What Is Better: Fixed Or Adjustable Rate Of Interest ?

Fixed rate mortgage loans, as the name suggests offers interest rates that remain unchanged during the tenure of the loan. While Adjustable rate loans have interest rates that can fluctuate through the loan tenure, depending on the Prime lending rate. Therefore, once must carefully analyze the situation and take a decision after carefully weighing the current as well as prospective outflow.

In such a situation it is better to look at the market conditions and check how the interest rates seem to be predicted to behave over short term and long term period and decide accordingly. If the interest rates are trending upwards, its best to go for a fixed rate while if the rates are at an all time high and expected to go down, it's advisable to opt for flexible rate mortgage loans.
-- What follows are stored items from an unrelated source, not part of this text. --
$ cat config.mk
export PLATFORM = sky130hd
export DESIGN_NAME = mmu_bank_map
export DESIGN_NICKNAME = d
export VERILOG_FILES = /design/src/rtl/mmu_bank_map.sv
export SDC_FILE = /design/constraint.sdc
export NUM_CORES = 1
export LEC_CHECK = 0
export BUFFER_PORTS_ARGS = -buffer_cell sky130_fd_sc_hd__buf_2
export CAP_MARGIN = 20
export CORE_MARGIN = 5
export CORE_UTILIZATION = 45
export CTS_BUF_LIST = sky130_fd_sc_hd__clkbuf_2
export CTS_CLUSTER_SIZE = 20
export DETAILED_ROUTE_END_ITERATION = 7
export PLACE_DENSITY = 0.72
export SLEW_MARGIN = 20
export SYNTH_ARGS = -nofsm -noshare
export SYNTH_HDL_FRONTEND = slang
export SYNTH_SLANG_ARGS = --single-unit
$ cat constraint.sdc
create_clock -name clk -period 9.8 [get_ports clk]
set_clock_uncertainty 0.2 [all_clocks]
set_input_delay 0.98 -clock clk [delete_from_list [all_inputs] [get_ports clk]]
set_output_delay 0.98 -clock clk [all_outputs]
set_load 0.005 [all_outputs]
File: src/rtl/cart_bank_regs.sv
module cart_bank_regs
    import cart_bank_pkg::*;
(
    input  logic                             clk,
    input  logic                             rst,
    input  logic                             commit,
    input  logic [HALF_SEL_W-1:0]            commit_half,
    input  half_cfg_t                        commit_cfg,
    output half_cfg_t [NUM_HALVES-1:0]       cfg_q
);

    for (genvar h = 0; h < NUM_HALVES; h++) begin : g_half
        always_ff @(posedge clk) begin
            if (rst) begin
                cfg_q[h] <= CFG_RESET;
            end else if (commit && (commit_half == HALF_SEL_W'(h))) begin
                cfg_q[h] <= commit_cfg;
            end
        end
    end

endmodule

File: src/rtl/cart_access_decode.sv
module cart_access_decode
    import cart_bank_pkg::*;
#(
    parameter logic [ADDR_W-1:0] REG_BASE = 16'hBFFE,
    parameter logic [TAG_W-1:0]  WIN_TAG  = '0
) (
    input  logic [ADDR_W-1:0]          bus_addr,
    input  logic                       bus_rd_n,
    input  logic                       bus_wr_n,
    input  half_cfg_t [NUM_HALVES-1:0] cfg_q,
    output logic [DATA_W-1:0]          bus_rdata,
    output logic                       bus_rdrive,
    output logic [BANK_W-1:0]          mem_page,
    output logic [PAGE_W-1:0]          mem_offset,
    output logic                       rom_ce_n,
    output logic                       ram_ce_n,
    output logic                       mem_oe_n,
    output logic                       mem_we_n
);

    win_dec_t  dec;
    half_cfg_t sel_cfg;
    mem_ctl_t  ctl;
    logic      reg_hit;

    always_comb begin
        dec.hit    = (bus_addr[ADDR_W-1:PAGE_W+HALF_SEL_W] == WIN_TAG);
        dec.half   = bus_addr[PAGE_W+HALF_SEL_W-1:PAGE_W];
        dec.offset = bus_addr[PAGE_W-1:0];
    end

    assign sel_cfg = cfg_q[dec.half];

    always_comb begin
        if (dec.hit) begin
            ctl = gate_mode(sel_cfg.mode, !bus_rd_n, !bus_wr_n);
        end else begin
            ctl = '0;
        end
    end

    assign mem_page   = dec.hit ? sel_cfg.bank : '0;
    assign mem_offset = dec.offset;
    assign rom_ce_n   = !ctl.rom_ce;
    assign ram_ce_n   = !ctl.ram_ce;
    assign mem_oe_n   = !ctl.oe;
    assign mem_we_n   = !ctl.we;

    assign reg_hit = (bus_addr[ADDR_W-1:HALF_SEL_W] == REG_BASE[ADDR_W-1:HALF_SEL_W]);

    always_comb begin
        bus_rdrive = reg_hit && !bus_rd_n;
        bus_rdata  = bus_rdrive ? pack_cfg(cfg_q[bus_addr[HALF_SEL_W-1:0]]) : '0;
    end

endmodule

File: src/rtl/cart_bank_ctrl.sv
module cart_bank_ctrl
    import cart_bank_pkg::*;
#(
    parameter logic [ADDR_W-1:0] REG_BASE = 16'hBFFE,
    parameter logic [TAG_W-1:0]  WIN_TAG  = '0
) (
    input  logic                clk,
    input  logic                rst,
    input  logic [ADDR_W-1:0]   bus_addr,
    input  logic [DATA_W-1:0]   bus_wdata,
    input  logic                bus_rd_n,
    input  logic                bus_wr_n,
    output logic [DATA_W-1:0]   bus_rdata,
    output logic                bus_rdrive,
    output logic [BANK_W-1:0]   mem_page,
    output logic [PAGE_W-1:0]   mem_offset,
    output logic                rom_ce_n,
    output logic                ram_ce_n,
    output logic                mem_oe_n,
    output logic                mem_we_n
);

    logic                       commit;
    logic [HALF_SEL_W-1:0]      commit_half;
    half_cfg_t                  commit_cfg;
    half_cfg_t [NUM_HALVES-1:0] cfg_q;

    cart_strobe_capture #(.REG_BASE(REG_BASE)) u_capture (
        .clk         (clk),
        .rst         (rst),
        .bus_addr    (bus_addr),
        .bus_wdata   (bus_wdata),
        .bus_wr_n    (bus_wr_n),
        .commit      (commit),
        .commit_half (commit_half),
        .commit_cfg  (commit_cfg)
    );

    cart_bank_regs u_regs (
        .clk         (clk),
        .rst         (rst),
        .commit      (commit),
        .commit_half (commit_half),
        .commit_cfg  (commit_cfg),
        .cfg_q       (cfg_q)
    );

    cart_access_decode #(.REG_BASE(REG_BASE), .WIN_TAG(WIN_TAG)) u_decode (
        .bus_addr   (bus_addr),
        .bus_rd_n   (bus_rd_n),
        .bus_wr_n   (bus_wr_n),
        .cfg_q      (cfg_q),
        .bus_rdata  (bus_rdata),
        .bus_rdrive (bus_rdrive),
        .mem_page   (mem_page),
        .mem_offset (mem_offset),
        .rom_ce_n   (rom_ce_n),
        .ram_ce_n   (ram_ce_n),
        .mem_oe_n   (mem_oe_n),
        .mem_we_n   (mem_we_n)
    );

endmodule

File: config.mk
export PLATFORM = sky130hd
export DESIGN_NAME = cart_bank_ctrl
export DESIGN_NICKNAME = d
export VERILOG_FILES = /design/src/rtl/cart_bank_pkg.sv /design/src/rtl/cart_strobe_capture.sv /design/src/rtl/cart_bank_regs.sv /design/src/rtl/cart_access_decode.sv /design/src/rtl/cart_bank_ctrl.sv
export SDC_FILE = /design/constraint.sdc
export NUM_CORES = 1
export LEC_CHECK = 0
export CAP_MARGIN = 20
export CORE_ASPECT_RATIO = 0.8
export CORE_MARGIN = 4
export CORE_UTILIZATION = 41
export CTS_CLUSTER_SIZE = 8
export DETAILED_ROUTE_END_ITERATION = 7
export PLACE_DENSITY = 0.87
export SLEW_MARGIN = 30
export SYNTH_ARGS = -nofsm -noshare
export SYNTH_HDL_FRONTEND = slang
export SYNTH_SLANG_ARGS = --single-unit
export TNS_END_PERCENT = 20
File: constraint.sdc
create_clock -name clk -period 1.2 [get_ports clk]
set_input_delay 0.12 -clock clk [delete_from_list [all_inputs] [get_ports clk]]
set_output_delay 0.12 -clock clk [all_outputs]
set_load 0.05 [all_outputs]
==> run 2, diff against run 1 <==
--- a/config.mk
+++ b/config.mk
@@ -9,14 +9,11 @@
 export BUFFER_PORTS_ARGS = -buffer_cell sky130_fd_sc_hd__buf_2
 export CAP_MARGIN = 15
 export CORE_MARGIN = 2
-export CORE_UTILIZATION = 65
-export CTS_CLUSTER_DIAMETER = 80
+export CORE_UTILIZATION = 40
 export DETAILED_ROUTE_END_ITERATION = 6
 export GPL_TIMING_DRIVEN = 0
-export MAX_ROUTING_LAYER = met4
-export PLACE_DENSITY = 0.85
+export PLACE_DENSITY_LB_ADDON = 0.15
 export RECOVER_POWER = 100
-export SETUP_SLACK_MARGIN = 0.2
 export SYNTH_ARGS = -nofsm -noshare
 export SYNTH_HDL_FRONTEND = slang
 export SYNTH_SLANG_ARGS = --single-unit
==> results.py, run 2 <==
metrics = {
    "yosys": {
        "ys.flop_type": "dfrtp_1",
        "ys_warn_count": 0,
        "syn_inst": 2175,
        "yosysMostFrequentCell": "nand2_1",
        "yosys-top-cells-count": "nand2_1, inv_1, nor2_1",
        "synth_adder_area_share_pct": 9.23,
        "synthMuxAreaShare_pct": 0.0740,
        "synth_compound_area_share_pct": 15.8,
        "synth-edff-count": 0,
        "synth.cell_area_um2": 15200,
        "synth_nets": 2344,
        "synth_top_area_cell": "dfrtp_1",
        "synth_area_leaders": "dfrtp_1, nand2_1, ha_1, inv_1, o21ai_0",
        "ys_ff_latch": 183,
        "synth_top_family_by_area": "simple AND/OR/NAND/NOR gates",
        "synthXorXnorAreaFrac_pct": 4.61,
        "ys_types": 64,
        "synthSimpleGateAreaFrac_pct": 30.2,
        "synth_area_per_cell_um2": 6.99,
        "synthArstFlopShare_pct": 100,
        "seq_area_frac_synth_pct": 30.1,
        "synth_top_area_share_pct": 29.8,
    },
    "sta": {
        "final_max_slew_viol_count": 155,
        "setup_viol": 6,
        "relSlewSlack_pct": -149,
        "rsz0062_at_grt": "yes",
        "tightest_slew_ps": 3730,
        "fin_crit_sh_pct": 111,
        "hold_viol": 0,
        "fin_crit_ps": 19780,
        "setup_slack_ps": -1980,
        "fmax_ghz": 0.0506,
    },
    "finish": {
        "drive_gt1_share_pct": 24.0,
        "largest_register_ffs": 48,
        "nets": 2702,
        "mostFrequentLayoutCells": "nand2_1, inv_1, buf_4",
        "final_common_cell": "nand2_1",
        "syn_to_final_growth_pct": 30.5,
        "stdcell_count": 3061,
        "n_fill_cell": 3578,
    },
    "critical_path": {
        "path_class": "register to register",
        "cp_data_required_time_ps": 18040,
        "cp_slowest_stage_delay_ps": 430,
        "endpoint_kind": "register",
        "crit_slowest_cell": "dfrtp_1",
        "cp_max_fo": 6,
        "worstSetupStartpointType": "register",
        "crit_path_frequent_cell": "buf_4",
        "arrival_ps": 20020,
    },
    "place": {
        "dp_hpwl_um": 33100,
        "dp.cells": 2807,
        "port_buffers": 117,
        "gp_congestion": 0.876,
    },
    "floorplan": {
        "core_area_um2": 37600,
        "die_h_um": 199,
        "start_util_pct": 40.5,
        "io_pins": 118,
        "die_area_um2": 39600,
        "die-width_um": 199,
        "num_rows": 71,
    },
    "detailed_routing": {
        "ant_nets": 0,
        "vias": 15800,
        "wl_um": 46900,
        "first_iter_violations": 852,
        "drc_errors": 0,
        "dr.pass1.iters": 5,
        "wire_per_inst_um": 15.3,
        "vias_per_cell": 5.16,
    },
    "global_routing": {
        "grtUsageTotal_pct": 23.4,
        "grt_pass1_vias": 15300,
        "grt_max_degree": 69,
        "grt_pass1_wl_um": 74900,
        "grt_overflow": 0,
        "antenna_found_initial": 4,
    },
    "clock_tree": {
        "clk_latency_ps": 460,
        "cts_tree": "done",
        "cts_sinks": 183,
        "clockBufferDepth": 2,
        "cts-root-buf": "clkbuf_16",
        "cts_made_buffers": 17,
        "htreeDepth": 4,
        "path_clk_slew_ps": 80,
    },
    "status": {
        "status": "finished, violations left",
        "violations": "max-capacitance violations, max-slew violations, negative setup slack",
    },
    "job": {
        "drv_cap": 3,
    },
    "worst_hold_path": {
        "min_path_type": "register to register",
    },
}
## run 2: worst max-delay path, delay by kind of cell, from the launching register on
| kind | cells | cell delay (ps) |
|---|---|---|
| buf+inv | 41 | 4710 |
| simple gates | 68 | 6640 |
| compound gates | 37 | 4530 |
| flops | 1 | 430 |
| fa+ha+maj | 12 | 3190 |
Is it possible to get loans on rental property?

Many banks and lending organizations offer financing solutions for rented properties, though the rate of interest may be higher than residential property, since there’s an element of risk is higher.

How can I pre-approved loan?

You need to apply for mortgage loans with the necessary financial information, which is analyzed by the lender to determine your eligibility. Once you get a pre approval for a certain loan bracket it helps to set the budget and select property accordingly.

What are known as points?

These are a one-time charge that one pays to lower the interest rate and each point corresponds to 1% of the loan amount.

What are the interest rate and APR in mortgage context?

The interest rate is the price that the lender takes for lending the loan funds, while APR refers to the total costs including all charges and interests over the loan term.

What is Private Mortgage Insurance

This is a mandatory formality in case of first mortgages or first mortgage refinance when the borrower has paid less than 20% down payment. The PMI is a protective cushioning against losses for the lender in case the borrowers fail to repay the mortgage loans. Its premium is normally added to the monthly loan repayment.